**Task goal**
In the entries below, find the line with "fmax_mhz 489.4 \" and the line with "2_1_floorplan: 264 /". Return those two lines and all lines between them, exactly.

**Data under study**
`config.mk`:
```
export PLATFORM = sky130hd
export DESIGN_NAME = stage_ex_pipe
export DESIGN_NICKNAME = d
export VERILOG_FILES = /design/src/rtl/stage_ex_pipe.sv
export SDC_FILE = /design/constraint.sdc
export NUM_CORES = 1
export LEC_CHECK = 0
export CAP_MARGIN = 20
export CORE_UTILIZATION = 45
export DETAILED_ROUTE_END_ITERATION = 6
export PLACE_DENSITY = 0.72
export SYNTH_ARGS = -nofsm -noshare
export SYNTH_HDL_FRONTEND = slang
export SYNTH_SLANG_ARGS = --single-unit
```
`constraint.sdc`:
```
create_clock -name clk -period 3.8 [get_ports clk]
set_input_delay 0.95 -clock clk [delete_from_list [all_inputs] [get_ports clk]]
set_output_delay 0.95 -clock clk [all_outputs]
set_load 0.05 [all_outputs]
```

...

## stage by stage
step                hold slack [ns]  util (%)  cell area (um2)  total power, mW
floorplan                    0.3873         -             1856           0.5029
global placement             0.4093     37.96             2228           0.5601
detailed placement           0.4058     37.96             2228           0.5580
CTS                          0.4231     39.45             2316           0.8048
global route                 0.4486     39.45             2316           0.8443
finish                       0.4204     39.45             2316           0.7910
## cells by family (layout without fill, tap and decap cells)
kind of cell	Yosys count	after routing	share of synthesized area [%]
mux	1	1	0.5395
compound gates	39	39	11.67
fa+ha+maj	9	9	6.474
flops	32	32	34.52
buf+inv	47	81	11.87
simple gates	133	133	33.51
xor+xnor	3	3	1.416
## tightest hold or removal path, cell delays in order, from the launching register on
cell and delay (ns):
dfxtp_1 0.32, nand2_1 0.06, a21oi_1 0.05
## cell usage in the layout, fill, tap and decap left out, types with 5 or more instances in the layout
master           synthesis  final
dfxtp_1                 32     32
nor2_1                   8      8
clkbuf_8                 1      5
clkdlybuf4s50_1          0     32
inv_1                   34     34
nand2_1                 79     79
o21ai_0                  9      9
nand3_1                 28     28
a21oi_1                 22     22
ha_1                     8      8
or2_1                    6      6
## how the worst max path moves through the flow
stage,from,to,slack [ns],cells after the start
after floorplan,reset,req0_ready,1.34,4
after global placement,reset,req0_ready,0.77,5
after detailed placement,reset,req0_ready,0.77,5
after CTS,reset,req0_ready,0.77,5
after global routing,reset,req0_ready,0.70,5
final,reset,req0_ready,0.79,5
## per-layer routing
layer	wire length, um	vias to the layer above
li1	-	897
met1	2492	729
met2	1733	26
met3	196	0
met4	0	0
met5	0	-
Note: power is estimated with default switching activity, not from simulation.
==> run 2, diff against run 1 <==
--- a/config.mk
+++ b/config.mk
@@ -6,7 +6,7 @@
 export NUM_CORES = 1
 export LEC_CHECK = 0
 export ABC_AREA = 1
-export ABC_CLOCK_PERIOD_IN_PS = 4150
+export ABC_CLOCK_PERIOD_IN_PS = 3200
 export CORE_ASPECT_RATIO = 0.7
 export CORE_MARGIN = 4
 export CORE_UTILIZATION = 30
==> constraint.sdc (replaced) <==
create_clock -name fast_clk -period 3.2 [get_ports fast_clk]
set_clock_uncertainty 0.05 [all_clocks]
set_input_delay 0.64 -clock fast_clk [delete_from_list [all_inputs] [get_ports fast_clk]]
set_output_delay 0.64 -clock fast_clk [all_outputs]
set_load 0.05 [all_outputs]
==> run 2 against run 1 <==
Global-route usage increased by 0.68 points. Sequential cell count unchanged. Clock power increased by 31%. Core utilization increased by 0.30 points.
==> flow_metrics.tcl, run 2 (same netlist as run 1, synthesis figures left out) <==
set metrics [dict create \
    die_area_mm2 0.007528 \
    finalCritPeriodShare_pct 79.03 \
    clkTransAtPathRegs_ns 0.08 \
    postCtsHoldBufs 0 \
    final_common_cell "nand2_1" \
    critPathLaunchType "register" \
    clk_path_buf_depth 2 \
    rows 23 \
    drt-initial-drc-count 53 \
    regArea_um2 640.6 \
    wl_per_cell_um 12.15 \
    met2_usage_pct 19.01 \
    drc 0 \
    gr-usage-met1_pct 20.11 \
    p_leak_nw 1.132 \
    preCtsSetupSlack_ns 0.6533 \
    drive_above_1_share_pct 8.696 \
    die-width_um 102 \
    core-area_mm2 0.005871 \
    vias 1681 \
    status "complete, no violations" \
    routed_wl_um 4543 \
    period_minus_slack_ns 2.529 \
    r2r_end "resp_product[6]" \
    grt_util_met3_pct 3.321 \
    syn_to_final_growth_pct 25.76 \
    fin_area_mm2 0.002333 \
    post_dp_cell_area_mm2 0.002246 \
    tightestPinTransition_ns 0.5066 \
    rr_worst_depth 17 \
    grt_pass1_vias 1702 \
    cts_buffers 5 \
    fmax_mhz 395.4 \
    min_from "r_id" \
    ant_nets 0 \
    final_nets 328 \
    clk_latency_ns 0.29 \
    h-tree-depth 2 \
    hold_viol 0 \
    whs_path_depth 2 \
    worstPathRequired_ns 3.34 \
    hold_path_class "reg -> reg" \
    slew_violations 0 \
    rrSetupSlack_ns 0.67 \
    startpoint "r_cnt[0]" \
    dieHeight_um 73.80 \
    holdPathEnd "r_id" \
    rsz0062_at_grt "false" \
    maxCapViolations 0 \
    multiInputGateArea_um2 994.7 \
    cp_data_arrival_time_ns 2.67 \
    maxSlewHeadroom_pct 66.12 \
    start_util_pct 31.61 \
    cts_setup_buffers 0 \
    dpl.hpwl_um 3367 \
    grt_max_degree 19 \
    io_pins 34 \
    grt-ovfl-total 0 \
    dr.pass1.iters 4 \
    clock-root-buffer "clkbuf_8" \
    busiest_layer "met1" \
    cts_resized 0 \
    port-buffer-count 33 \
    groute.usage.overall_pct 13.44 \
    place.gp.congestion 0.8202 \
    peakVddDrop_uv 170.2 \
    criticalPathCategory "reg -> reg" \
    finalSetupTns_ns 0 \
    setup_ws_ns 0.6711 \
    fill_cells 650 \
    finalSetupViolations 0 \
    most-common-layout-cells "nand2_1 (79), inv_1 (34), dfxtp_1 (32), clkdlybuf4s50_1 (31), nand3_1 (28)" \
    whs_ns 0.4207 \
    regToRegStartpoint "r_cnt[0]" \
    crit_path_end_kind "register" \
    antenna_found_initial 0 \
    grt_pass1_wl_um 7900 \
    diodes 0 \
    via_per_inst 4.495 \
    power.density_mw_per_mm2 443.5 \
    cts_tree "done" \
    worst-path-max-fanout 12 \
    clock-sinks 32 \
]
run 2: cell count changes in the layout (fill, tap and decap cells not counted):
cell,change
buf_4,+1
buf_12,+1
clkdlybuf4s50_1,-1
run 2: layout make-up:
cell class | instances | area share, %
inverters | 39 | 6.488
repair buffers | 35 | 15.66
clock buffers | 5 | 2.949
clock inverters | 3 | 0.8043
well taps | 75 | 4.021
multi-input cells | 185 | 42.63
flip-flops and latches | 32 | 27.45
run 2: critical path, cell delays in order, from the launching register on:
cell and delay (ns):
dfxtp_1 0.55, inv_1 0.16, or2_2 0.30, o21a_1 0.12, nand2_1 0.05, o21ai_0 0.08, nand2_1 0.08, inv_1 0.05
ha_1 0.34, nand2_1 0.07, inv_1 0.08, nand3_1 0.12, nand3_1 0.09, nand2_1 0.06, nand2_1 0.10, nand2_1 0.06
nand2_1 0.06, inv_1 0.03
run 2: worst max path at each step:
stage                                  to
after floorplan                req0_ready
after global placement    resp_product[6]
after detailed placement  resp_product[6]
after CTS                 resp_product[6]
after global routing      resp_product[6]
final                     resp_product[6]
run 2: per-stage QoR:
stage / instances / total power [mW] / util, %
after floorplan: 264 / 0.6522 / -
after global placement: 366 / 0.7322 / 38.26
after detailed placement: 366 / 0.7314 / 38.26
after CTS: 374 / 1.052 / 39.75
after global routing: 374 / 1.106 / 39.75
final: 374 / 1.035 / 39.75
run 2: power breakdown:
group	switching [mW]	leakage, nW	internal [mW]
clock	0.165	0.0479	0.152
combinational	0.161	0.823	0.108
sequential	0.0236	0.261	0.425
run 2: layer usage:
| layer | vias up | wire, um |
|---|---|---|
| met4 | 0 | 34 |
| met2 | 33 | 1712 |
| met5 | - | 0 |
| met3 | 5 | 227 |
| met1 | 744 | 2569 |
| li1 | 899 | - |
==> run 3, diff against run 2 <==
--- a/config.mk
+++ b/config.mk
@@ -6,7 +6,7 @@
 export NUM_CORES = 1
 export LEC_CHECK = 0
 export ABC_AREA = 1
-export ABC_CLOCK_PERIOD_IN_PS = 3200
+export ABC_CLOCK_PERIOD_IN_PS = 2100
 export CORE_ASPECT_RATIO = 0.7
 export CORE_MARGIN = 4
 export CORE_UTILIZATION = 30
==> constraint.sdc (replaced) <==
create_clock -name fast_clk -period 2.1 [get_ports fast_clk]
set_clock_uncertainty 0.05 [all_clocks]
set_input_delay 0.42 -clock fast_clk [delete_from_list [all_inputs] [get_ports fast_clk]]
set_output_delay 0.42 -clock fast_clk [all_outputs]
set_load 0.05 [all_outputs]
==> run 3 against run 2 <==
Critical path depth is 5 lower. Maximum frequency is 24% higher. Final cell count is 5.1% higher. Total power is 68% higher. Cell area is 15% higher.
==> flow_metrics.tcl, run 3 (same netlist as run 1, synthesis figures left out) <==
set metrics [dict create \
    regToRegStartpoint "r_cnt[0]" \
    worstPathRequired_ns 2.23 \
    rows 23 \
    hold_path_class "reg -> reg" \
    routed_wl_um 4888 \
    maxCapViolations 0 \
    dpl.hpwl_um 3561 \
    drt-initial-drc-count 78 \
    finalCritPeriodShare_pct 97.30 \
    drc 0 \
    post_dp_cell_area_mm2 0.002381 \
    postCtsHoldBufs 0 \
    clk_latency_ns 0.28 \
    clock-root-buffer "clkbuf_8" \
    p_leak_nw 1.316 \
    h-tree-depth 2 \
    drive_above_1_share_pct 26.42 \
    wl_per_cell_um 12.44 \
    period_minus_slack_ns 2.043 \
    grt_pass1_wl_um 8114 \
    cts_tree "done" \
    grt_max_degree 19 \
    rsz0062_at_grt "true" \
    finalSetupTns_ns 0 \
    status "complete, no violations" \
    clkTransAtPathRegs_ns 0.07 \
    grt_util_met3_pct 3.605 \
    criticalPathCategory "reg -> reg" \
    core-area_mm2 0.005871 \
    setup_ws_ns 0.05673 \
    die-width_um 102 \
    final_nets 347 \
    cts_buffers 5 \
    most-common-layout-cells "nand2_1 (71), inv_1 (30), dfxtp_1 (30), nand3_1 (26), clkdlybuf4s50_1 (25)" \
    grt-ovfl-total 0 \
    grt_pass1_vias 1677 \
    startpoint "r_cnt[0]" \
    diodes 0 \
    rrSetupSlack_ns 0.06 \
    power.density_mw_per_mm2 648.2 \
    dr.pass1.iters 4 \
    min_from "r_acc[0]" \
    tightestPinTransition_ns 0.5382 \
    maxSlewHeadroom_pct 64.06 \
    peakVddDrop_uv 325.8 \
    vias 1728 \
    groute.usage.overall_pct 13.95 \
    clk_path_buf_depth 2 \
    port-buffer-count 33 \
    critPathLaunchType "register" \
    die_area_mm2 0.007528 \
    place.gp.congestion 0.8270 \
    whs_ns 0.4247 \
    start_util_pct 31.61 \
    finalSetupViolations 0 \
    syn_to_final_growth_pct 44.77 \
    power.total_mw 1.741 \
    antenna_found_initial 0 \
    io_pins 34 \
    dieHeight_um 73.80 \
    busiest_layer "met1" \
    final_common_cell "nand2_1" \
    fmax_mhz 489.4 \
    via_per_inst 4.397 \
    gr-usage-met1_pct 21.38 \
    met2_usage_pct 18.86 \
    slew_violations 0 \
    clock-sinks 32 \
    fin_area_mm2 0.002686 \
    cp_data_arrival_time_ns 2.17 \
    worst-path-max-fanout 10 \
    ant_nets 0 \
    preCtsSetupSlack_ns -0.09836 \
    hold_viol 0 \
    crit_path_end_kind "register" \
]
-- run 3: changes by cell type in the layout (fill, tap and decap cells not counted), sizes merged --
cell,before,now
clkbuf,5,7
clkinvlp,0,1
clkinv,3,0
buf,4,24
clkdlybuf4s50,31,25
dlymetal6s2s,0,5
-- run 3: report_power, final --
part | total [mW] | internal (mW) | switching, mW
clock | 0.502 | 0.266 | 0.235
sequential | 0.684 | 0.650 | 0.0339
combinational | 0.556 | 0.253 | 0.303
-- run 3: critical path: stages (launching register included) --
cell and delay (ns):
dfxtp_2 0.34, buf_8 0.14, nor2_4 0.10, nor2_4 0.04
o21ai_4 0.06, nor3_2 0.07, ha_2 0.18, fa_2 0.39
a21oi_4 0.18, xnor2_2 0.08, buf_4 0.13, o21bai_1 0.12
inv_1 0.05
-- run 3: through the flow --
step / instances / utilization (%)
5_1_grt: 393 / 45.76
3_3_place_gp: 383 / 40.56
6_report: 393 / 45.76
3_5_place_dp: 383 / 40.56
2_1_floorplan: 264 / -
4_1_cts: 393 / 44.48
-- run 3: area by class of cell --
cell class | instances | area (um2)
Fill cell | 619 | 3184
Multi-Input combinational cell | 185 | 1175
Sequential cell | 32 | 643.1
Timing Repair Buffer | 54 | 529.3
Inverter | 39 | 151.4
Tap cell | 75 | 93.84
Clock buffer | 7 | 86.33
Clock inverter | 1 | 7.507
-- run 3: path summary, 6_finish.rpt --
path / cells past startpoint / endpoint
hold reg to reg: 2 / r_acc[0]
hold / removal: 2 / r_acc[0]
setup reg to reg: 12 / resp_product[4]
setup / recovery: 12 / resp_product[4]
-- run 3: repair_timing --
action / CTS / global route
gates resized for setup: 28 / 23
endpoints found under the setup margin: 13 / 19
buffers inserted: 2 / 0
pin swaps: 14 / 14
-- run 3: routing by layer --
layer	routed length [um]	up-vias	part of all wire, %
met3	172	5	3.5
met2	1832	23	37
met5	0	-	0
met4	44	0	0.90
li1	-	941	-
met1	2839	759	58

**Answer to this task**
    fmax_mhz 489.4 \
    via_per_inst 4.397 \
    gr-usage-met1_pct 21.38 \
    met2_usage_pct 18.86 \
    slew_violations 0 \
    clock-sinks 32 \
    fin_area_mm2 0.002686 \
    cp_data_arrival_time_ns 2.17 \
    worst-path-max-fanout 10 \
    ant_nets 0 \
    preCtsSetupSlack_ns -0.09836 \
    hold_viol 0 \
    crit_path_end_kind "register" \
]
-- run 3: changes by cell type in the layout (fill, tap and decap cells not counted), sizes merged --
cell,before,now
clkbuf,5,7
clkinvlp,0,1
clkinv,3,0
buf,4,24
clkdlybuf4s50,31,25
dlymetal6s2s,0,5
-- run 3: report_power, final --
part | total [mW] | internal (mW) | switching, mW
clock | 0.502 | 0.266 | 0.235
sequential | 0.684 | 0.650 | 0.0339
combinational | 0.556 | 0.253 | 0.303
-- run 3: critical path: stages (launching register included) --
cell and delay (ns):
dfxtp_2 0.34, buf_8 0.14, nor2_4 0.10, nor2_4 0.04
o21ai_4 0.06, nor3_2 0.07, ha_2 0.18, fa_2 0.39
a21oi_4 0.18, xnor2_2 0.08, buf_4 0.13, o21bai_1 0.12
inv_1 0.05
-- run 3: through the flow --
step / instances / utilization (%)
5_1_grt: 393 / 45.76
3_3_place_gp: 383 / 40.56
6_report: 393 / 45.76
3_5_place_dp: 383 / 40.56
2_1_floorplan: 264 / -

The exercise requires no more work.